→ **EXTRACTED INFORMATION**:
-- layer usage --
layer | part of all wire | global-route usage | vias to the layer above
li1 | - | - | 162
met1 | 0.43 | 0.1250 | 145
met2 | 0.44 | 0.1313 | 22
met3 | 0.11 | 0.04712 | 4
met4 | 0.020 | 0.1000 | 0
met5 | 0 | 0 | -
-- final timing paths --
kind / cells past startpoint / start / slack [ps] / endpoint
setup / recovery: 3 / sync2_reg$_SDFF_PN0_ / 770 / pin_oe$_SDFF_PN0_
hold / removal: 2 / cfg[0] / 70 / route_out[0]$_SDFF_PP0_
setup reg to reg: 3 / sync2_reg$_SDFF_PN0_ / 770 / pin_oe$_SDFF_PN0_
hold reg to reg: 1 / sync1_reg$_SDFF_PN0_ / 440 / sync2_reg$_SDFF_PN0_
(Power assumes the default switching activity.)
**src/stpca_defines.svh**
```systemverilog
/*
  shared constants for the stp connection and affiliation ends.
  assumes: included by bare name from the package and modules.
*/
`ifndef STPCA_DEFINES_SVH
`define STPCA_DEFINES_SVH

// ---------------------------------------------------------------
// link symbol codes
// ---------------------------------------------------------------
`define STPCA_SYM_W       4
`define STPCA_SYM_IDLE    4'h0
`define STPCA_SYM_ALIGN   4'h1
`define STPCA_SYM_NOTIFY  4'h2
`define STPCA_SYM_CONT    4'h3
`define STPCA_SYM_SYNC    4'h4
`define STPCA_SYM_XRDY    4'h5
`define STPCA_SYM_RRDY    4'h6
`define STPCA_SYM_HOLD    4'h7
`define STPCA_SYM_DATA    4'h8
`define STPCA_SYM_INVALID 4'h9
`define STPCA_SYM_OTHER   4'ha

// ---------------------------------------------------------------
// connection codes
// ---------------------------------------------------------------
`define STPCA_ADDR_W      64
`define STPCA_REQ_W       3
`define STPCA_REQ_NONE    3'h0
`define STPCA_REQ_OPEN    3'h1
`define STPCA_REQ_ACCEPT  3'h2
`define STPCA_REQ_RETRY   3'h3
`define STPCA_REQ_BUSY    3'h4
`define STPCA_REQ_AIP     3'h5
`define STPCA_CLS_W       2
`define STPCA_CLS_NONE    2'h0
`define STPCA_CLS_NORMAL  2'h1
`define STPCA_CLS_CLRAFF  2'h2
`define STPCA_CLS_BREAK   2'h3
`define STPCA_REPEATS     2

`endif

```
**src/stpca_pkg.sv**
```systemverilog
/*
  types shared by both ends of the stp connection link.
  assumes: stpca_defines.svh is on the include path.
*/
`include "stpca_defines.svh"
package stpca_pkg;
  typedef logic [`STPCA_SYM_W-1:0]  stpca_sym_t;
  typedef logic [`STPCA_ADDR_W-1:0] stpca_addr_t;
  typedef logic [`STPCA_REQ_W-1:0]  stpca_req_t;
  typedef logic [`STPCA_CLS_W-1:0]  stpca_cls_t;
endpackage

```
**src/stpca_link_if.sv**
```systemverilog
/*
  link between the stp initiator end and the stp target end.
  assumes: one clock drives both ends; the bench joins them here.
*/
interface stpca_link_if;
  import stpca_pkg::*;
  stpca_sym_t  i2t_sym;
  stpca_sym_t  t2i_sym;
  stpca_req_t  i2t_req;
  stpca_req_t  t2i_req;
  stpca_addr_t i2t_addr;
  stpca_addr_t t2i_addr;
  stpca_cls_t  i2t_close;
  stpca_cls_t  t2i_close;
  modport init (output i2t_sym, i2t_req, i2t_addr, i2t_close,
                input  t2i_sym, t2i_req, t2i_addr, t2i_close);
  modport targ (input  i2t_sym, i2t_req, i2t_addr, i2t_close,
                output t2i_sym, t2i_req, t2i_addr, t2i_close);
endinterface

```
**src/stpca_cont_rx.sv**
```systemverilog
/*
  continued primitive receiver: tracks which primitive is held.
  assumes: one decoded symbol per clock.
*/
module stpca_cont_rx
  import stpca_pkg::*;
(
  input  wire logic       i_clk,
  input  wire logic       i_rst,
  input  wire stpca_sym_t i_sym,
  output logic [3:0]      o_prim,
  output logic            o_valid
);
  // ---------------------------------------------------------------
  // primitive hold
  // ---------------------------------------------------------------
  function automatic logic is_held(input stpca_sym_t s);
    is_held = (s == `STPCA_SYM_SYNC) || (s == `STPCA_SYM_XRDY) ||
              (s == `STPCA_SYM_RRDY) || (s == `STPCA_SYM_HOLD) ||
              (s == `STPCA_SYM_OTHER);
  endfunction

  // single instance suffices; no counting of repeats or fillers
  always_ff @(posedge i_clk or posedge i_rst) begin
    if (i_rst) begin
      o_prim  <= `STPCA_SYM_IDLE;
      o_valid <= 1'b0;
    end else if (is_held(i_sym)) begin
      o_prim  <= i_sym;
      o_valid <= 1'b1;
    end
    // cont, data, invalid, align, notify leave state alone
  end
endmodule // stpca_cont_rx

```
**src/stpca_target.sv**
```systemverilog
/*
  stp target end: affiliation, connection accept/reject, close and
  continued primitive transmit.
  assumes: link carries one symbol per clock; smp requests and sata
  side events arrive as one-cycle pulses from the surrounding bridge.
*/
module stpca_target
  import stpca_pkg::*;
#(
  parameter bit TRACKS_BY_ADDR = 1'b0,
  parameter bit IN_EXPANDER    = 1'b0
)(
  input  wire logic        i_clk,
  input  wire logic        i_rst,
  stpca_link_if.targ       link,
  input  wire stpca_sym_t  i_sata_sym,
  input  wire logic        i_sata_xrdy,
  input  wire stpca_addr_t i_home_addr,
  input  wire logic        i_smp_hard_reset,
  input  wire logic        i_smp_port_select,
  input  wire logic        i_smp_clear_aff,
  input  wire stpca_addr_t i_smp_src_addr,
  input  wire logic        i_link_reset,
  input  wire logic        i_link_reset_by_smp,
  input  wire logic        i_sync_lost,
  input  wire logic        i_close_req,
  output stpca_sym_t       o_sata_sym,
  output logic             o_sata_rrdy_ok,
  output logic             o_connected,
  output logic             o_aff_valid,
  output stpca_addr_t      o_aff_owner
);
  typedef enum logic [2:0] {ST_IDLE, ST_OPENING, ST_OPEN, ST_CLOSING}
    stpca_tstate_e;

  localparam bit LOCKS = !TRACKS_BY_ADDR;

  stpca_tstate_e state_q;
  logic          aff_valid_q;
  stpca_addr_t   aff_owner_q;
  stpca_addr_t   peer_q;
  logic          sync_tx_q;
  logic          sync_rx_q;
  logic          close_tx_q;
  logic          smp_cleared_q;
  logic [1:0]    rep_q;
  stpca_sym_t    last_q;
  logic [3:0]    rx_prim;
  logic          rx_valid;

  // ---------------------------------------------------------------
  // receive side primitive tracking
  // ---------------------------------------------------------------
  stpca_cont_rx u_rx (
    .i_clk   (i_clk),
    .i_rst   (i_rst),
    .i_sym   (link.i2t_sym),
    .o_prim  (rx_prim),
    .o_valid (rx_valid)
  );

  wire req_in   = (link.i2t_req == `STPCA_REQ_OPEN);
  wire from_own = (link.i2t_addr == aff_owner_q);
  wire busy_pair = (state_q != ST_IDLE) && (link.i2t_addr == peer_q);
  wire can_close = sync_tx_q && sync_rx_q;
  wire rx_close  = (link.i2t_close != `STPCA_CLS_NONE);

  // ---------------------------------------------------------------
  // affiliation, one per port
  // ---------------------------------------------------------------
  always_ff @(posedge i_clk or posedge i_rst) begin
    if (i_rst) begin
      aff_valid_q   <= 1'b0;
      aff_owner_q   <= '0;
      smp_cleared_q <= 1'b0;
    end else if (LOCKS) begin
      if (i_smp_hard_reset || i_smp_port_select ||
          (i_smp_clear_aff && aff_valid_q &&
           i_smp_src_addr == aff_owner_q)) begin
        aff_valid_q   <= 1'b0;
        smp_cleared_q <= (state_q != ST_IDLE);
      end else if (i_link_reset && !i_link_reset_by_smp) begin
        aff_valid_q <= 1'b0;
      end else if (state_q == ST_OPEN &&
                   link.i2t_close == `STPCA_CLS_CLRAFF &&
                   peer_q == aff_owner_q) begin
        aff_valid_q <= 1'b0;
      end else if (state_q == ST_IDLE && req_in &&
                   (!aff_valid_q || from_own)) begin
        aff_valid_q <= 1'b1;
        aff_owner_q <= link.i2t_addr;
      end
      if (state_q == ST_IDLE) smp_cleared_q <= 1'b0;
    end
  end

  // ---------------------------------------------------------------
  // connection state
  // ---------------------------------------------------------------
  always_ff @(posedge i_clk or posedge i_rst) begin
    if (i_rst) begin
      state_q    <= ST_IDLE;
      peer_q     <= '0;
      close_tx_q <= 1'b0;
    end else begin
      case (state_q)
        ST_IDLE: begin
          close_tx_q <= 1'b0;
          if (req_in && (!LOCKS || !aff_valid_q || from_own)) begin
            state_q <= ST_OPEN;
            peer_q  <= link.i2t_addr;
          end else if (i_sata_xrdy) begin
            state_q <= ST_OPENING;
            peer_q  <= LOCKS && aff_valid_q ? aff_owner_q : i_home_addr;
          end
        end
        ST_OPENING: begin
          if (link.i2t_req == `STPCA_REQ_ACCEPT) state_q <= ST_OPEN;
          else if (link.i2t_req == `STPCA_REQ_RETRY ||
                   link.i2t_req == `STPCA_REQ_BUSY) state_q <= ST_IDLE;
        end
        ST_OPEN: begin
          if (i_sync_lost) begin
            state_q <= ST_IDLE;
          end else if (rx_close) begin
            close_tx_q <= 1'b1;
            state_q    <= ST_IDLE;
          end else if (i_close_req && can_close) begin
            close_tx_q <= 1'b1;
            state_q    <= ST_CLOSING;
          end
        end
        ST_CLOSING: begin
          if (rx_close) state_q <= ST_IDLE;
        end
        default: state_q <= ST_IDLE;
      endcase
    end
  end

  // ---------------------------------------------------------------
  // sync handshake tracking
  // ---------------------------------------------------------------
  always_ff @(posedge i_clk or posedge i_rst) begin
    if (i_rst) begin
      sync_tx_q <= 1'b0;
      sync_rx_q <= 1'b0;
    end else if (state_q != ST_OPEN) begin
      sync_tx_q <= 1'b0;
      sync_rx_q <= 1'b0;
    end else begin
      if (link.t2i_sym == `STPCA_SYM_SYNC) sync_tx_q <= 1'b1;
      if (rx_valid && rx_prim == `STPCA_SYM_SYNC) sync_rx_q <= 1'b1;
    end
  end

  // ---------------------------------------------------------------
  // link outputs
  // ---------------------------------------------------------------
  always_ff @(posedge i_clk or posedge i_rst) begin
    if (i_rst) begin
      link.t2i_req   <= `STPCA_REQ_NONE;
      link.t2i_addr  <= '0;
      link.t2i_close <= `STPCA_CLS_NONE;
      link.t2i_sym   <= `STPCA_SYM_IDLE;
      rep_q          <= 2'h0;
      last_q         <= `STPCA_SYM_IDLE;
    end else begin
      link.t2i_req   <= `STPCA_REQ_NONE;
      link.t2i_close <= `STPCA_CLS_NONE;
      link.t2i_addr  <= peer_q;
      if (req_in && state_q != ST_IDLE) begin
        link.t2i_req <= busy_pair ? `STPCA_REQ_RETRY :
                        (LOCKS ? `STPCA_REQ_BUSY : `STPCA_REQ_RETRY);
      end else if (req_in) begin
        if (!LOCKS || !aff_valid_q || from_own)
          link.t2i_req <= `STPCA_REQ_ACCEPT;
        else
          link.t2i_req <= `STPCA_REQ_BUSY;
      end else if (req_in && smp_cleared_q) begin
        link.t2i_req <= IN_EXPANDER ? `STPCA_REQ_AIP : `STPCA_REQ_RETRY;
      end else if (state_q == ST_IDLE && i_sata_xrdy) begin
        link.t2i_req <= `STPCA_REQ_OPEN;
      end
      if (smp_cleared_q && req_in && state_q != ST_IDLE)
        link.t2i_req <= IN_EXPANDER ? `STPCA_REQ_AIP : `STPCA_REQ_RETRY;
      if ((state_q == ST_OPEN && (rx_close ||
          (i_close_req && can_close))) && !close_tx_q)
        link.t2i_close <= `STPCA_CLS_NORMAL;
      if (state_q == ST_OPEN && i_sync_lost)
        link.t2i_close <= `STPCA_CLS_BREAK;
      if (state_q == ST_OPEN && !i_sync_lost) begin
        // repeated primitive sent twice then cont
        // compare with last input: a resent primitive would end the run
        last_q <= i_sata_sym;
        if (i_sata_sym == last_q && i_sata_sym != `STPCA_SYM_DATA) begin
          if (rep_q < 2'(`STPCA_REPEATS)) begin
            link.t2i_sym <= i_sata_sym;
            rep_q        <= rep_q + 2'h1;
          end else begin
            link.t2i_sym <= `STPCA_SYM_CONT;
          end
        end else if (!sync_tx_q && i_sata_sym == `STPCA_SYM_DATA) begin
          link.t2i_sym <= `STPCA_SYM_SYNC;
          rep_q        <= 2'h1;
        end else begin
          link.t2i_sym <= i_sata_sym;
          rep_q        <= 2'h1;
        end
      end else begin
        link.t2i_sym <= `STPCA_SYM_IDLE;
        rep_q        <= 2'h0;
      end
    end
  end

  // ---------------------------------------------------------------
  // sata side and status
  // ---------------------------------------------------------------
  always_ff @(posedge i_clk or posedge i_rst) begin
    if (i_rst) begin
      o_sata_sym     <= `STPCA_SYM_IDLE;
      o_sata_rrdy_ok <= 1'b0;
      o_connected    <= 1'b0;
      o_aff_valid    <= 1'b0;
      o_aff_owner    <= '0;
    end else begin
      // open/close never reach the drive
      o_sata_sym     <= (state_q == ST_OPEN) ? link.i2t_sym : `STPCA_SYM_IDLE;
      o_sata_rrdy_ok <= (state_q == ST_OPEN);
      o_connected    <= (state_q == ST_OPEN);
      o_aff_valid    <= aff_valid_q;
      o_aff_owner    <= aff_owner_q;
    end
  end
endmodule // stpca_target

```
**src/flat_wrapper.sv**
```systemverilog
// flat-port wrapper written by rule: the top's interface ports become plain ports
module stpca_target_flat import stpca_pkg::*;
#(
  parameter bit TRACKS_BY_ADDR = 1'b0,
  parameter bit IN_EXPANDER    = 1'b0
)
  (i_clk, i_rst, i_sata_sym, i_sata_xrdy, i_home_addr, i_smp_hard_reset, i_smp_port_select, i_smp_clear_aff, i_smp_src_addr, i_link_reset, i_link_reset_by_smp, i_sync_lost, i_close_req, o_sata_sym, o_sata_rrdy_ok, o_connected, o_aff_valid, o_aff_owner, link_i2t_sym, link_i2t_req, link_i2t_addr, link_i2t_close, link_t2i_sym, link_t2i_req, link_t2i_addr, link_t2i_close);
  stpca_link_if link_i ();
  input  wire logic i_clk;
  input  wire logic i_rst;
  input  wire stpca_sym_t i_sata_sym;
  input  wire logic i_sata_xrdy;
  input  wire stpca_addr_t i_home_addr;
  input  wire logic i_smp_hard_reset;
  input  wire logic i_smp_port_select;
  input  wire logic i_smp_clear_aff;
  input  wire stpca_addr_t i_smp_src_addr;
  input  wire logic i_link_reset;
  input  wire logic i_link_reset_by_smp;
  input  wire logic i_sync_lost;
  input  wire logic i_close_req;
  output stpca_sym_t o_sata_sym;
  output logic o_sata_rrdy_ok;
  output logic o_connected;
  output logic o_aff_valid;
  output stpca_addr_t o_aff_owner;
  input wire logic [$bits(link_i.i2t_sym)-1:0] link_i2t_sym;
  input wire logic [$bits(link_i.i2t_req)-1:0] link_i2t_req;
  input wire logic [$bits(link_i.i2t_addr)-1:0] link_i2t_addr;
  input wire logic [$bits(link_i.i2t_close)-1:0] link_i2t_close;
  output wire logic [$bits(link_i.t2i_sym)-1:0] link_t2i_sym;
  output wire logic [$bits(link_i.t2i_req)-1:0] link_t2i_req;
  output wire logic [$bits(link_i.t2i_addr)-1:0] link_t2i_addr;
  output wire logic [$bits(link_i.t2i_close)-1:0] link_t2i_close;
  assign link_i.i2t_sym = link_i2t_sym;
  assign link_i.i2t_req = link_i2t_req;
  assign link_i.i2t_addr = link_i2t_addr;
  assign link_i.i2t_close = link_i2t_close;
  assign link_t2i_sym = link_i.t2i_sym;
  assign link_t2i_req = link_i.t2i_req;
  assign link_t2i_addr = link_i.t2i_addr;
  assign link_t2i_close = link_i.t2i_close;
  stpca_target #(.TRACKS_BY_ADDR(TRACKS_BY_ADDR), .IN_EXPANDER(IN_EXPANDER)) u_core (.i_clk(i_clk), .i_rst(i_rst), .link(link_i), .i_sata_sym(i_sata_sym), .i_sata_xrdy(i_sata_xrdy), .i_home_addr(i_home_addr), .i_smp_hard_reset(i_smp_hard_reset), .i_smp_port_select(i_smp_port_select), .i_smp_clear_aff(i_smp_clear_aff), .i_smp_src_addr(i_smp_src_addr), .i_link_reset(i_link_reset), .i_link_reset_by_smp(i_link_reset_by_smp), .i_sync_lost(i_sync_lost), .i_close_req(i_close_req), .o_sata_sym(o_sata_sym), .o_sata_rrdy_ok(o_sata_rrdy_ok), .o_connected(o_connected), .o_aff_valid(o_aff_valid), .o_aff_owner(o_aff_owner));
endmodule
```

→ **WHAT IS NEEDED**: Establish how many lines of the entries hold the word "clock", giving nothing but the number.

→ **RESULT OF THIS EXERCISE**: 3